Nova was founded by a group of students, parents and teachers in 1970. The curriculum is multidisciplinary and project-oriented, with an emphasis on individualized learning contracts, internships and community service. Nova functions through student-run, teacher-supported committees that decide school budgeting, the hiring and review process of staff, discussion forums, orientation of new students, and cultural affairs.
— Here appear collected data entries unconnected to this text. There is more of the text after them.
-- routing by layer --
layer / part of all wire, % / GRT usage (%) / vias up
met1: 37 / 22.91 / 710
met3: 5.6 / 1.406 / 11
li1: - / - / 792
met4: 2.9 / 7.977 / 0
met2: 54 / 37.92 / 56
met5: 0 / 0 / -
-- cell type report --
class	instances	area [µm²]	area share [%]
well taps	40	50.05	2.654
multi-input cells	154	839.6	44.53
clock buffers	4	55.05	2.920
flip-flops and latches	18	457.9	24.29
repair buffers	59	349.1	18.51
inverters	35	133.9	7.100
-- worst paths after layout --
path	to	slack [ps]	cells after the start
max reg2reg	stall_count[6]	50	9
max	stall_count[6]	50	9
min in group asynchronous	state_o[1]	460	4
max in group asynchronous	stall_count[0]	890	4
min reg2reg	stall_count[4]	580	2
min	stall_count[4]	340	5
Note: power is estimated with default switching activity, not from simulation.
==> src/rtl/bullet_engine_pkg.sv <==
// Shared types and constants for the single-bullet attack engine.
// Pattern entries, FSM states, colour codes and play-area limits live here.
package bullet_pkg;

    localparam int          AREA_MAX    = 200;
    localparam int          GAP_FRAMES  = 30;
    localparam int          HIT_DIST    = 16;
    localparam int          BLUE_DIST   = 58;
    localparam logic [7:0]  DMG         = 8'd4;
    localparam logic [3:0]  BATTLE_CODE = 4'b1001;

    localparam logic [1:0]  C_WHITE = 2'd0;
    localparam logic [1:0]  C_GREEN = 2'd1;
    localparam logic [1:0]  C_BLUE  = 2'd2;

    typedef enum logic [1:0] {
        IDLE  = 2'd0,
        SPAWN = 2'd1,
        MOVE  = 2'd2,
        GAP   = 2'd3
    } state_t;

    typedef struct packed {
        logic [7:0]        x;
        logic [7:0]        y;
        logic signed [7:0] dx;
        logic signed [7:0] dy;
        logic [1:0]        color;
    } pattern_t;

    function automatic logic [7:0] abs_diff(input logic [7:0] a, input logic [7:0] b);
        return (a >= b) ? (a - b) : (b - a);
    endfunction

endpackage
The credit system is competency-based which means students receive either full, partial or no credit. Each student picks a teacher to be their coordinator to design a personal learning plan and graduate time. At Nova you do not need to graduate after the traditional number of years of high school in the United States which is four years. Some students graduate in as little as two years and other students take five or six. Nova classes include every grade (9-12). Class size varies but they tend to be quite small ranging from ten to twenty students however some classes can be smaller for example classes for students with special needs or lab based science classes. Nova students have the option of creating "independent contracts" with their teachers to earn credit for extracurricular projects and activities. It is common for Nova students to co-teach classes with their teachers, generating curriculum and building facilitation skills in line with Nova's student-led philosophy. Like other Seattle Public Schools students, Nova students may participate in the Running Start program and take classes at a local community college.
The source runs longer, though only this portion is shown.